"Screening dengan kamera retina digital. Screening lebih luas, dicapture, dikirimkan ke ahlinya untuk dibaca. Prosedur ini secara waktu dan keselamatan bayi lebih efisien," tutur spesialis mata dari RSCM, Prof. Dr. dr Rita Sita Sitorus, SpM (K), di Jakarta, Jumat.
Setelah screening dilakukan, dokter akan melihat derajat keparahan ROP jika memang ada lalu menentukan tindakan. Pada tahap awal atau stadium 1 bayi tak perlu menjalani terapi. Namun dia bukan berarti berhenti menjalani screening.

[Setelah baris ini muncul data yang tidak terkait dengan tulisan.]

This design comes from an exercise in tuning for small area, a short achievable clock period and few clock cycles on the open sky130 flow, not from production work. Where RTL was checked, it was by simulation tests only, not by an equivalence proof against the original. Only the layout flow was run in runs 1, 7 and 8; the RTL was not checked for function there. Power figures rest on the tool's default switching activity, not on a simulated workload.

<file path="design/flow/design.v">
module seed_lut(input [5:0] d, output [2:0] q0, output [9:0] r0);
function [12:0] seed;
	input [5:0] d;
	case (d)
		6'd0: seed = {3'd0, 10'd1023};
		6'd1: seed = {3'd1, 10'd0};
		6'd2: seed = {3'd1, 10'd1};
		6'd3: seed = {3'd1, 10'd2};
		6'd4: seed = {3'd2, 10'd1019};
		6'd5: seed = {3'd2, 10'd1020};
		6'd6: seed = {3'd2, 10'd1021};
		6'd7: seed = {3'd2, 10'd1022};
		6'd8: seed = {3'd2, 10'd1023};
		6'd9: seed = {3'd3, 10'd0};
		6'd10: seed = {3'd3, 10'd1};
		6'd11: seed = {3'd3, 10'd2};
		6'd12: seed = {3'd3, 10'd3};
		6'd13: seed = {3'd3, 10'd4};
		6'd14: seed = {3'd3, 10'd5};
		6'd15: seed = {3'd3, 10'd6};
		6'd16: seed = {3'd4, 10'd1015};
		6'd17: seed = {3'd4, 10'd1016};
		6'd18: seed = {3'd4, 10'd1017};
		6'd19: seed = {3'd4, 10'd1018};
		6'd20: seed = {3'd4, 10'd1019};
		6'd21: seed = {3'd4, 10'd1020};
		6'd22: seed = {3'd4, 10'd1021};
		6'd23: seed = {3'd4, 10'd1022};
		6'd24: seed = {3'd4, 10'd1023};
		6'd25: seed = {3'd5, 10'd0};
		6'd26: seed = {3'd5, 10'd1};
		6'd27: seed = {3'd5, 10'd2};
		6'd28: seed = {3'd5, 10'd3};
		6'd29: seed = {3'd5, 10'd4};
		6'd30: seed = {3'd5, 10'd5};
		6'd31: seed = {3'd5, 10'd6};
		6'd32: seed = {3'd5, 10'd7};
		6'd33: seed = {3'd5, 10'd8};
		6'd34: seed = {3'd5, 10'd9};
		6'd35: seed = {3'd5, 10'd10};
		6'd36: seed = {3'd6, 10'd1011};
		6'd37: seed = {3'd6, 10'd1012};
		6'd38: seed = {3'd6, 10'd1013};
		6'd39: seed = {3'd6, 10'd1014};
		6'd40: seed = {3'd6, 10'd1015};
		6'd41: seed = {3'd6, 10'd1016};
		6'd42: seed = {3'd6, 10'd1017};
		6'd43: seed = {3'd6, 10'd1018};
		6'd44: seed = {3'd6, 10'd1019};
		6'd45: seed = {3'd6, 10'd1020};
		6'd46: seed = {3'd6, 10'd1021};
		6'd47: seed = {3'd6, 10'd1022};
		6'd48: seed = {3'd6, 10'd1023};
		6'd49: seed = {3'd7, 10'd0};
		6'd50: seed = {3'd7, 10'd1};
		6'd51: seed = {3'd7, 10'd2};
		6'd52: seed = {3'd7, 10'd3};
		6'd53: seed = {3'd7, 10'd4};
		6'd54: seed = {3'd7, 10'd5};
		6'd55: seed = {3'd7, 10'd6};
		6'd56: seed = {3'd7, 10'd7};
		6'd57: seed = {3'd7, 10'd8};
		6'd58: seed = {3'd7, 10'd9};
		6'd59: seed = {3'd7, 10'd10};
		6'd60: seed = {3'd7, 10'd11};
		6'd61: seed = {3'd7, 10'd12};
		6'd62: seed = {3'd7, 10'd13};
		6'd63: seed = {3'd7, 10'd14};
	endcase
endfunction
assign {q0, r0} = seed(d);
endmodule
module pair_mux(input [3:0] js, input [19:0] d, output [1:0] pr);
assign pr =
	({2{~js[3] & ~js[0]}} & d[13:12]) |	 
	({2{ js[3] & ~js[2]}} & d[11:10]) |	 
	({2{ js[2] & ~js[1]}} & d[9:8]) |	 
	({2{ js[1] & ~js[0]}} & d[7:6]) |	 
	({2{ js[3] &  js[0]}} & d[5:4]) |	 
	({2{~js[3] &  js[2]}} & d[3:2]) |	 
	({2{~js[2] &  js[1]}} & d[1:0]);	 
endmodule
module nr_step(
	input [9:0] r, input [9:0] q, input [1:0] p, input neg,
	output [9:0] r_n, output [9:0] q_n
);
wire [9:0] a = r;
wire [9:0] b = {~neg, q[8:1] ^ {8{~neg}}, 1'b0};
wire ci = |p;
wire [9:0] h = a ^ b;
wire [9:0] g0 = (a & b) | {9'd0, h[0] & ci};
wire [9:0] p0 = h;
wire [9:0] g1 = g0 | (p0 & {g0[8:0], 1'b0});
wire [9:0] p1 = p0 & {p0[8:0], 1'b0};
wire [9:0] g2 = g1 | (p1 & {g1[7:0], 2'b0});
wire [9:0] p2 = p1 & {p1[7:0], 2'b0};
wire [9:0] g3 = g2 | (p2 & {g2[5:0], 4'b0});
wire [9:0] p3 = p2 & {p2[5:0], 4'b0};
wire [9:0] g4 = g3 | (p3 & {g3[1:0], 8'b0});
wire [9:0] hi = h ^ {g4[8:0], ci};
assign r_n = {hi[7:0], p - 2'd1};
assign q_n = {q[8:0], ~hi[9]};
endmodule
module rs_cudu_v2(
	input clock, reset,
	input sqrt_start, input [19:0] data_in,
	output sqrt_done, output [9:0] data_out
);
reg [3:0] js;		 
reg [9:0] q;		 
reg [9:0] r;		 
reg [1:0] pr;		 
reg neg;		 
reg done;		 
assign sqrt_done = done;
assign data_out = q;
wire [2:0] q0;
wire [9:0] r0;
seed_lut u_seed (.d(data_in[19:14]), .q0(q0), .r0(r0));
wire [9:0] rc [0:1];
wire [9:0] qc [0:1];
assign rc[0] = r;
assign qc[0] = q;
nr_step s0 (.r(rc[0]), .q(qc[0]), .p(pr[1:0]), .neg(neg), .r_n(rc[1]), .q_n(qc[1]));
wire [9:0] r_n = rc[1];
wire [9:0] q_n = qc[1];
always @(posedge clock, posedge reset)
	if (reset) js <= 4'd0;
	else js <= {~js[0] & (sqrt_start | js[3]), js[3:1]};
always @(posedge clock, posedge reset)
	if (reset) done <= 1'b0;
	else done <= js[1] & ~js[2];	 
wire [1:0] pr_n;
pair_mux u_pair (.js(js), .d(data_in), .pr(pr_n));
always @(posedge clock) begin
	if (sqrt_start) begin
		q <= {7'd0, q0};
		r <= r0;
		neg <= ~q0[0];
	end else begin
		if (js[3] | js[0]) q <= q_n;	 
		r <= r_n;
		neg <= ~q_n[0];
	end
	pr <= pr_n;
end
endmodule
</file>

"ROP ada stadiumnya (1,2,3,4). Kalau ringan tidak butuh terapi. Tetapi bukan berarti tidak diapa-apakan. Harus terus diobservasi sampai dokter menyatakan berhenti pemeriksaan," kata Rita.
"Untuk stadium 3, 4 tindakan bisa laser, suntikan obat atau operasi bedah retina. Makin besar stadium makin berat," sambung dia.

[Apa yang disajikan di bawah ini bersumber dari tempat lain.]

Background: an optimization exercise with open tools, aiming at small area. Do not read the settings as production practice. In this exercise RTL edits were held to simulation tests only and were not proved equivalent to the original.

[design/flow/run.sh]
#!/bin/bash
# synth_recipe.tcl (not shown) runs the flow's synth.tcl, then flattens the netlist and writes it again
# the make line also repeats each setting of config.mk as NAME=value (left out here)
make -C /OpenROAD-flow-scripts/flow DESIGN_CONFIG=/design/flow/config.mk WORK_HOME=/design/flow/orfs CLKGATE_MAP_FILE= SYNTH_SCRIPT=/design/flow/synth_recipe.tcl finish
[design/flow/config.mk]
export PLATFORM = sky130hd
export DESIGN_NAME = inverter_5level_top
export DESIGN_NICKNAME = inverter_5level_top
export VERILOG_FILES = /design/flow/design.v
export SDC_FILE = /design/flow/constraint.sdc
export NUM_CORES = 4
export LEC_CHECK = 0
export CAP_MARGIN = 20
export CORE_MARGIN = 2
export CORE_UTILIZATION = 40
export SLEW_MARGIN = 20
[design/flow/constraint.sdc]
create_clock -name core_clock -period 10.0 [get_ports {clk}]
set_input_delay 2.0000 -clock core_clock [delete_from_list [all_inputs] [get_ports {clk}]]
set_output_delay 2.0000 -clock core_clock [all_outputs]
set_load 0.01 [all_outputs]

Dalam kesempatan itu, spesialis anak dari RSCM, dr. Rinawati Rohsiswatmo, Sp.A (K) mengingatkan, screening dan penanganan harus dilakukan maksimal usia bayi 42 minggu (terhitung sejak dalam kandungan) agar ROP tak berkembang menjadi kebutaan permanen.
"Gangguan mata ROP dapat terjadi dalam tahap ringan, dimana dapat dilakukan perbaikan secara spontan, namun pada kasus yang berat dapat mengakibatkan lepasnya retina dan pada akhirnya mengakibatkan kebutaan permanen," tutur dia.
Agar bayi prematur bisa segera menjalani screening, pihak RSCM bekerjasama dengan rumah sakit lainnya yakni RS Budiasih, RS Tarakan, RS Pasar Rebo dan RS Koja secara berkala melakukan pemeriksaan pada bayi-bayi di rumah sakit dengan membawa alat ini.